Records for the task —
####################
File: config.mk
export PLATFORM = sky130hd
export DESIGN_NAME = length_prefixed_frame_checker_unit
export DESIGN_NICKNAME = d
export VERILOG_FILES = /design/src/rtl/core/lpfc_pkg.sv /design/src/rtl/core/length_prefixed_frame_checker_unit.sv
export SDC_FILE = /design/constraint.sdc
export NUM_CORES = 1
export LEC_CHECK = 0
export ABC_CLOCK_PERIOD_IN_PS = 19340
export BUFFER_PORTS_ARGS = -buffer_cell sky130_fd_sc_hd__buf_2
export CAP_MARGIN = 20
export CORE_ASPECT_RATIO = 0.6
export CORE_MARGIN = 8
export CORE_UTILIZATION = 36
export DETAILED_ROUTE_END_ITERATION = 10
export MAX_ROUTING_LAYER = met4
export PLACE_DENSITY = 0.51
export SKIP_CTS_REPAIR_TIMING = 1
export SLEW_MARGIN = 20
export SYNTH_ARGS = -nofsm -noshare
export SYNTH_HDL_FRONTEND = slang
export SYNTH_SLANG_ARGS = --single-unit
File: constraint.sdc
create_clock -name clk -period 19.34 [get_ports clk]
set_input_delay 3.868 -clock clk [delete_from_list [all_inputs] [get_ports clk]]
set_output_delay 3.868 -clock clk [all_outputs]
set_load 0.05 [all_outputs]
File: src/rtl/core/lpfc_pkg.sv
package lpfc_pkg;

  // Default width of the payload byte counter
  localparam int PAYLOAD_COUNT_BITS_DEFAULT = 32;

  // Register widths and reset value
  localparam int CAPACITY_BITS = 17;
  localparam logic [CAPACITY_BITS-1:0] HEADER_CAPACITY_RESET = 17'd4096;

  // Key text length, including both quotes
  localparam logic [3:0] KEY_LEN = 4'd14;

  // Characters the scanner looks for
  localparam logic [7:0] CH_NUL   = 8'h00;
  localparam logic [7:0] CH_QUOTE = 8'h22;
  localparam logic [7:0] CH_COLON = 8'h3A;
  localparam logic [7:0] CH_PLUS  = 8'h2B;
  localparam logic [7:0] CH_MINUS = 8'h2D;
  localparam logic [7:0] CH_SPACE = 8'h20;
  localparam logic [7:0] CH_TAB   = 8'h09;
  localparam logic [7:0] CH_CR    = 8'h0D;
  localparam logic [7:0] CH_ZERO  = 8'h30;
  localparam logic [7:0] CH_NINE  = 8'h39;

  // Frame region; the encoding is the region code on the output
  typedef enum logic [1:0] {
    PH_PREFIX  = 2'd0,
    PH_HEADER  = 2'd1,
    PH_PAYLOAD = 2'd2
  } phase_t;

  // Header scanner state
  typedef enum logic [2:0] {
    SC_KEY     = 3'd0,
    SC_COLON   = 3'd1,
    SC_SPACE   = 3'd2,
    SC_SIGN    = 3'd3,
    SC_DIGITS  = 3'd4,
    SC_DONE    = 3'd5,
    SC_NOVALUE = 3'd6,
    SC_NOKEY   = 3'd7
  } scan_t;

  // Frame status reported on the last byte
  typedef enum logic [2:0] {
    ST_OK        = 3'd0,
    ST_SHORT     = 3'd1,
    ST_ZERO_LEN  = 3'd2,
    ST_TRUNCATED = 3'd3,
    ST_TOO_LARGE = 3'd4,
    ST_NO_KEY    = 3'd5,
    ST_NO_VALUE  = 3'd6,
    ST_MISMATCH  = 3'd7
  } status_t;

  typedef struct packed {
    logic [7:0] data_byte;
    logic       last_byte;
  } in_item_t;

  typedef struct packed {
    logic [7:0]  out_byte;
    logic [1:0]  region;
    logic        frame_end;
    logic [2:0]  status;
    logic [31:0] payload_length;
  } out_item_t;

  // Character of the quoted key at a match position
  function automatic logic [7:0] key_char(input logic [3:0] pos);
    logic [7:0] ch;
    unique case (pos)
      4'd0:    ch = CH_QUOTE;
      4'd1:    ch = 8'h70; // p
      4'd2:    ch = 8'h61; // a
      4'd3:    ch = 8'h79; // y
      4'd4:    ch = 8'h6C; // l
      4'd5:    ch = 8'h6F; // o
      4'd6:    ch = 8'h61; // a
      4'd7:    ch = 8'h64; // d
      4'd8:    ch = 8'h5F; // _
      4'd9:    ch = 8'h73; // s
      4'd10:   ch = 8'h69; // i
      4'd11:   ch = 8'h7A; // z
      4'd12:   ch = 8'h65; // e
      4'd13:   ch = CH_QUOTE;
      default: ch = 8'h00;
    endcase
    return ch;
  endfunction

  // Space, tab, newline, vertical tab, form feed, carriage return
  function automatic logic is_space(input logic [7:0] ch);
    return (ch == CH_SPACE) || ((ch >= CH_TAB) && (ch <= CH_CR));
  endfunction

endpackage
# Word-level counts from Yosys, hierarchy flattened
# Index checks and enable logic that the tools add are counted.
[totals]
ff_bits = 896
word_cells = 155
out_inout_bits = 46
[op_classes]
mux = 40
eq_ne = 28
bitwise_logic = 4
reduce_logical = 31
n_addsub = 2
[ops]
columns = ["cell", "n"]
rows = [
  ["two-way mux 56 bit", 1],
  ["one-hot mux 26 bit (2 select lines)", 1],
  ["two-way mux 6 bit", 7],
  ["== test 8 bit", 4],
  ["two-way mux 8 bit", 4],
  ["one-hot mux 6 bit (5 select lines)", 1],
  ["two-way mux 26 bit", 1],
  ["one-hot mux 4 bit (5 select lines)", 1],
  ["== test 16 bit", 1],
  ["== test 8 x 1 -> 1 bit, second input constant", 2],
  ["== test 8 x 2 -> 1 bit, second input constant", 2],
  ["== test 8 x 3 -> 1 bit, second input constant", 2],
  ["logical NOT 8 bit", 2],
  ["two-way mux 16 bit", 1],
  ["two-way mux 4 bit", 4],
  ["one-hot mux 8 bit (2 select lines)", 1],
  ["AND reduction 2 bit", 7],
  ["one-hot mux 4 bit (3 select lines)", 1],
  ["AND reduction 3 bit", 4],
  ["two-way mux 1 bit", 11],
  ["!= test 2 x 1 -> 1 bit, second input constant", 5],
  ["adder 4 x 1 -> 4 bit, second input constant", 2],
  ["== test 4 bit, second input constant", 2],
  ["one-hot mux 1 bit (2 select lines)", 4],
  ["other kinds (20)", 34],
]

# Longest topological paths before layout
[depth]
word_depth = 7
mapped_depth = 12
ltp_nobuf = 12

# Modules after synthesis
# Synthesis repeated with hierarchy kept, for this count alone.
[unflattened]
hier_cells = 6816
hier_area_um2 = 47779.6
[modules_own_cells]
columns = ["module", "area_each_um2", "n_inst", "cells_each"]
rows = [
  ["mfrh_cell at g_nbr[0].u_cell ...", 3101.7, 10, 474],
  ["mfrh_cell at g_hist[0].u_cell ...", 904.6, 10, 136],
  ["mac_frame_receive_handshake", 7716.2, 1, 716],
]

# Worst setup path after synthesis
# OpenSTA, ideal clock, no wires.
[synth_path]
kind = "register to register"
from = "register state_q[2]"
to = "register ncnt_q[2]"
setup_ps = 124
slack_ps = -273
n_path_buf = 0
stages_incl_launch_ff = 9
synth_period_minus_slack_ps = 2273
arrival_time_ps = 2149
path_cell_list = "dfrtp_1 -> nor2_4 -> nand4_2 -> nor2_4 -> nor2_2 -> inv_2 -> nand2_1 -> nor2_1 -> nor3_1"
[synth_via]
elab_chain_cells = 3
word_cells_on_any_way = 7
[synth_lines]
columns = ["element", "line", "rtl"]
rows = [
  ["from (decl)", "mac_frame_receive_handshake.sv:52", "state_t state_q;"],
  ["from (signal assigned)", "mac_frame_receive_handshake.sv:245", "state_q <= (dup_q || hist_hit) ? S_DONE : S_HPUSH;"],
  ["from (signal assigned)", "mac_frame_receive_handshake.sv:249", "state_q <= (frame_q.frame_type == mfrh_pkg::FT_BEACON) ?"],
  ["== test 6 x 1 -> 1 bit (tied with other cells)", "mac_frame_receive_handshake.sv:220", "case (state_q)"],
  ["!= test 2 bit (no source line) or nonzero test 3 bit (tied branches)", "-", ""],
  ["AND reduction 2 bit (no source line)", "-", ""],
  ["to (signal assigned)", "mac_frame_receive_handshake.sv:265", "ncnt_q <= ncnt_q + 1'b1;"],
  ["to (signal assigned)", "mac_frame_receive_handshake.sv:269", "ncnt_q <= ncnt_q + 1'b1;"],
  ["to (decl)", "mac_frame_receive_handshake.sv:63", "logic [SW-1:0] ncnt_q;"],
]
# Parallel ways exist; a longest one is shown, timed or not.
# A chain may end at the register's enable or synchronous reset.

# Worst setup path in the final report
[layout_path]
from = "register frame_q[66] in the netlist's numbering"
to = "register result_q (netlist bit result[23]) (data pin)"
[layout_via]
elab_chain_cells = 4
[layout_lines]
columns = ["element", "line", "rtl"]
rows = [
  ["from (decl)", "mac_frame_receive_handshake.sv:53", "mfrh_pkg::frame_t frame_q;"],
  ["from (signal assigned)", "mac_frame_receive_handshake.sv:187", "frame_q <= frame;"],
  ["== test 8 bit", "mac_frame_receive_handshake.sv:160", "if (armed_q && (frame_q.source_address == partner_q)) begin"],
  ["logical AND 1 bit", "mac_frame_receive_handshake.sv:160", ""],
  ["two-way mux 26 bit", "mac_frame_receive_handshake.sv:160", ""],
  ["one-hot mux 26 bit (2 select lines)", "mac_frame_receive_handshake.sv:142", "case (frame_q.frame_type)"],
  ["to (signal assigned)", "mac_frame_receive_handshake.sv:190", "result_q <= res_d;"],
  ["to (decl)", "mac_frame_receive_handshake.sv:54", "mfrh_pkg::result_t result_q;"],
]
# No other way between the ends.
####################
Task directions —
Should a line in the material contain "assigned", copy it.

Expected output —
  ["from (signal assigned)", "mac_frame_receive_handshake.sv:245", "state_q <= (dup_q || hist_hit) ? S_DONE : S_HPUSH;"],
  ["from (signal assigned)", "mac_frame_receive_handshake.sv:249", "state_q <= (frame_q.frame_type == mfrh_pkg::FT_BEACON) ?"],
  ["to (signal assigned)", "mac_frame_receive_handshake.sv:265", "ncnt_q <= ncnt_q + 1'b1;"],
  ["to (signal assigned)", "mac_frame_receive_handshake.sv:269", "ncnt_q <= ncnt_q + 1'b1;"],
  ["from (signal assigned)", "mac_frame_receive_handshake.sv:187", "frame_q <= frame;"],
  ["to (signal assigned)", "mac_frame_receive_handshake.sv:190", "result_q <= res_d;"],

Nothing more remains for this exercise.